— What is being asked —
Gather every line below where "goes" appears.

(Records from a dataset)
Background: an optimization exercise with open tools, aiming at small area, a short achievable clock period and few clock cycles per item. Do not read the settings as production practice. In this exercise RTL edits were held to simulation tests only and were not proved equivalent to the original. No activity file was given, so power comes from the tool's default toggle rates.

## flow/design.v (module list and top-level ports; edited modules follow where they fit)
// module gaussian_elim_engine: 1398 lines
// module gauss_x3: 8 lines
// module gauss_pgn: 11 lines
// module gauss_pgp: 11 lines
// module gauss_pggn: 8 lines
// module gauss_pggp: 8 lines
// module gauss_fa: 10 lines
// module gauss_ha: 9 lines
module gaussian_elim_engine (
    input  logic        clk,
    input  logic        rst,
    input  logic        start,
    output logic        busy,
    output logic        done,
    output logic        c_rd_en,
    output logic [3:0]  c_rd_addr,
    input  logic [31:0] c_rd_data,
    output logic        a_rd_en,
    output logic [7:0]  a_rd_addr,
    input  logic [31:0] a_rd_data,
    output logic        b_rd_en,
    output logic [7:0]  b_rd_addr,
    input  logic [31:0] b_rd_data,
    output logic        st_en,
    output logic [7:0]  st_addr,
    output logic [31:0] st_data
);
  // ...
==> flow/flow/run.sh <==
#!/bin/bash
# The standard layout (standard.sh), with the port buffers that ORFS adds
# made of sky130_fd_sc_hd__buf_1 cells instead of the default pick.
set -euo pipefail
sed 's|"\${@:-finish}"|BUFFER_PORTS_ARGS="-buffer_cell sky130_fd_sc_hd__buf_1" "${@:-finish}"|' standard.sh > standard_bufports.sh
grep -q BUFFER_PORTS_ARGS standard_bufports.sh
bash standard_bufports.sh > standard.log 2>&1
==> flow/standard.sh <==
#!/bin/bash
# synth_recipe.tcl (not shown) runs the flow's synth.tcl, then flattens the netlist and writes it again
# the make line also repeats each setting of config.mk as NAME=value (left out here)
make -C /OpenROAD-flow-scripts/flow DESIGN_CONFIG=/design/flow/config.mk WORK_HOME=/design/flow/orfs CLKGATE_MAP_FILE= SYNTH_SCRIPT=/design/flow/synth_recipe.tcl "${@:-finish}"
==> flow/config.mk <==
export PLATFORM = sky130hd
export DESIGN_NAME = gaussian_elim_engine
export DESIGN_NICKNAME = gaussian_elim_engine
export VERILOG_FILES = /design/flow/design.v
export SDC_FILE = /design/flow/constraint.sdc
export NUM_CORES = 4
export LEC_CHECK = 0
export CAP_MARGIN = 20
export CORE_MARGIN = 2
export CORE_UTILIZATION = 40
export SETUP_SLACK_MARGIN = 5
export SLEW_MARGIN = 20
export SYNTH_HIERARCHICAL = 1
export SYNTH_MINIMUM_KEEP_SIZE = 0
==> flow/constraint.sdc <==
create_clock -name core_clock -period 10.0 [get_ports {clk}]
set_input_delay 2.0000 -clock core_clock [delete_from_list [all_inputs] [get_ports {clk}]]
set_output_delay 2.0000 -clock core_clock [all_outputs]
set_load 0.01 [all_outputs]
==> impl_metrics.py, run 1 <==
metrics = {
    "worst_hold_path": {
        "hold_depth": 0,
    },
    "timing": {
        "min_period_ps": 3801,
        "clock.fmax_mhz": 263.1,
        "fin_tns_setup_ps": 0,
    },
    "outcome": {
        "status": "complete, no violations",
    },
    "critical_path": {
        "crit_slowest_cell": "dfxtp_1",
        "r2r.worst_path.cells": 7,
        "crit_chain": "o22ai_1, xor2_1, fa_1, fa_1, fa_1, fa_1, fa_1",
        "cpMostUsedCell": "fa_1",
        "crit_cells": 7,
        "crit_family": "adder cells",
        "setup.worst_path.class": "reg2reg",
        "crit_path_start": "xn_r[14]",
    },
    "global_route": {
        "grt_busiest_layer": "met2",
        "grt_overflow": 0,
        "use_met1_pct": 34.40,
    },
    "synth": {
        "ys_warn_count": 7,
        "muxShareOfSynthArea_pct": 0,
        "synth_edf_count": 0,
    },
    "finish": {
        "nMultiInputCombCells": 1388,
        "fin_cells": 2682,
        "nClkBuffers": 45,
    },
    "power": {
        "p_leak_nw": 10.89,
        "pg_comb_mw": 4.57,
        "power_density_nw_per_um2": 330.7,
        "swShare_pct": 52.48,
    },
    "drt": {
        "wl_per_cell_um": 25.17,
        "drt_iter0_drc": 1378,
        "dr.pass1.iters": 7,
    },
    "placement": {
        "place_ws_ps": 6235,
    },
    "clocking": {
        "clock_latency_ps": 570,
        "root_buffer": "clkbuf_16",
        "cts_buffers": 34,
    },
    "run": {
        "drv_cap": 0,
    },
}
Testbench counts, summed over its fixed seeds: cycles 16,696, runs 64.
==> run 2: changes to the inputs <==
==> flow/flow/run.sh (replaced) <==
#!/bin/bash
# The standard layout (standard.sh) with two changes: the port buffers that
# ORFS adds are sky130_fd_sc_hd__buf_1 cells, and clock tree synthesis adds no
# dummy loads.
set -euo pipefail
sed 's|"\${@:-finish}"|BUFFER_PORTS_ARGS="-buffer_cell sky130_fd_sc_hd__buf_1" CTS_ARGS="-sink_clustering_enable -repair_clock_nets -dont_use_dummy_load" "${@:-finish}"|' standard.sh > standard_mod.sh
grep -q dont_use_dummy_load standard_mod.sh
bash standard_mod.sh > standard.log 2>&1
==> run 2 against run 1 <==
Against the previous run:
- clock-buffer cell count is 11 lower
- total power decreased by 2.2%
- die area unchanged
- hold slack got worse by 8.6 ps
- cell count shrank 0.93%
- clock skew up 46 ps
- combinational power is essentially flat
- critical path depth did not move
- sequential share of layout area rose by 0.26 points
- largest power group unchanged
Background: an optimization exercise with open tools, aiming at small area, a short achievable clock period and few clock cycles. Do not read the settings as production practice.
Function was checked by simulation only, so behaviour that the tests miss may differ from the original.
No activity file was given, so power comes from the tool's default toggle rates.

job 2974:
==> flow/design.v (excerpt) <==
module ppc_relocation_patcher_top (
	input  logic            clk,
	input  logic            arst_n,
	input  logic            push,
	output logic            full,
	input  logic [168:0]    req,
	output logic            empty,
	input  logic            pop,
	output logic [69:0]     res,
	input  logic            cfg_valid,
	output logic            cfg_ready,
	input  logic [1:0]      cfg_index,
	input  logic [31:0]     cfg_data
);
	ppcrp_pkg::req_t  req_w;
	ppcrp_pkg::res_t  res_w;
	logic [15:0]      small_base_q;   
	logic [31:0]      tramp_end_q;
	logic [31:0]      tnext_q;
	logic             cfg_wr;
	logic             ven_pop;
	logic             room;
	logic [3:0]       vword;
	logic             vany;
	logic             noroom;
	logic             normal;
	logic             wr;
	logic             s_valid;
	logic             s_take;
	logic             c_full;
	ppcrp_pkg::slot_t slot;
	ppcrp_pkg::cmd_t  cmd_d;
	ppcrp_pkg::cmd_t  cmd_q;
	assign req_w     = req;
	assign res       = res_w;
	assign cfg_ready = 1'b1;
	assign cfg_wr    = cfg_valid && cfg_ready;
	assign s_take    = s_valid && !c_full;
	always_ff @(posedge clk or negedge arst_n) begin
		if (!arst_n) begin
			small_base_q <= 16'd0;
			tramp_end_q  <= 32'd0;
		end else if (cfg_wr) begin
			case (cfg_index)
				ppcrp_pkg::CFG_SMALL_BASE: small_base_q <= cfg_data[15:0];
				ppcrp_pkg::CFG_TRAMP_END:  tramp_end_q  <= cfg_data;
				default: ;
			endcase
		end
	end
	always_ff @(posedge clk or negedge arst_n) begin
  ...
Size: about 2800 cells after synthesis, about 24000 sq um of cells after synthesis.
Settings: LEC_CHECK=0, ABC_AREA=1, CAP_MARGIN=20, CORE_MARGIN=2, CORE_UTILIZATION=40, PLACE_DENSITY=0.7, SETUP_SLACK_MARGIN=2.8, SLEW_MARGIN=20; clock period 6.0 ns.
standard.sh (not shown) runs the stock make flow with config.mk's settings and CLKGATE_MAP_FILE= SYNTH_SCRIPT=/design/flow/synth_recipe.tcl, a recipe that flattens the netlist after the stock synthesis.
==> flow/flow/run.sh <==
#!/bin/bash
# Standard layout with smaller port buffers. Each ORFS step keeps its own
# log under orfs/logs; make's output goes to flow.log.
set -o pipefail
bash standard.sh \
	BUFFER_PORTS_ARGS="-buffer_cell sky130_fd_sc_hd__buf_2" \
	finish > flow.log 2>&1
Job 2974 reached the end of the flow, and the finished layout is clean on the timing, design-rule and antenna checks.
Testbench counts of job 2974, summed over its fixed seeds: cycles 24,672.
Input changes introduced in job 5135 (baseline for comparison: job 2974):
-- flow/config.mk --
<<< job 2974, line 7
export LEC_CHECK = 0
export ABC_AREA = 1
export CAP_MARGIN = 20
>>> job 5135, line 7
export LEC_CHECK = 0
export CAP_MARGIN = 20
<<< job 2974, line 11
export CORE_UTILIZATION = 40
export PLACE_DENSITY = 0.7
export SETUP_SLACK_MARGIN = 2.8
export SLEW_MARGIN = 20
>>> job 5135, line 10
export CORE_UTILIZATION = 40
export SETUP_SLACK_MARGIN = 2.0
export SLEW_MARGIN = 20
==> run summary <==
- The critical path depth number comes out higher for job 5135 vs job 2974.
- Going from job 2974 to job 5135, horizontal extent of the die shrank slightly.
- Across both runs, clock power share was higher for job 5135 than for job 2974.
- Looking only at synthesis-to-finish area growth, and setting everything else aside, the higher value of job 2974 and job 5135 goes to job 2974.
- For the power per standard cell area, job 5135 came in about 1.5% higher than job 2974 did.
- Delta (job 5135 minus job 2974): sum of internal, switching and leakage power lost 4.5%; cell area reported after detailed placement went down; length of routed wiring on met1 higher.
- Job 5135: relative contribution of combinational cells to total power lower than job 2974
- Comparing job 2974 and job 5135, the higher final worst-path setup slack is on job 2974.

— Written reply —
# log under orfs/logs; make's output goes to flow.log.
- Looking only at synthesis-to-finish area growth, and setting everything else aside, the higher value of job 2974 and job 5135 goes to job 2974.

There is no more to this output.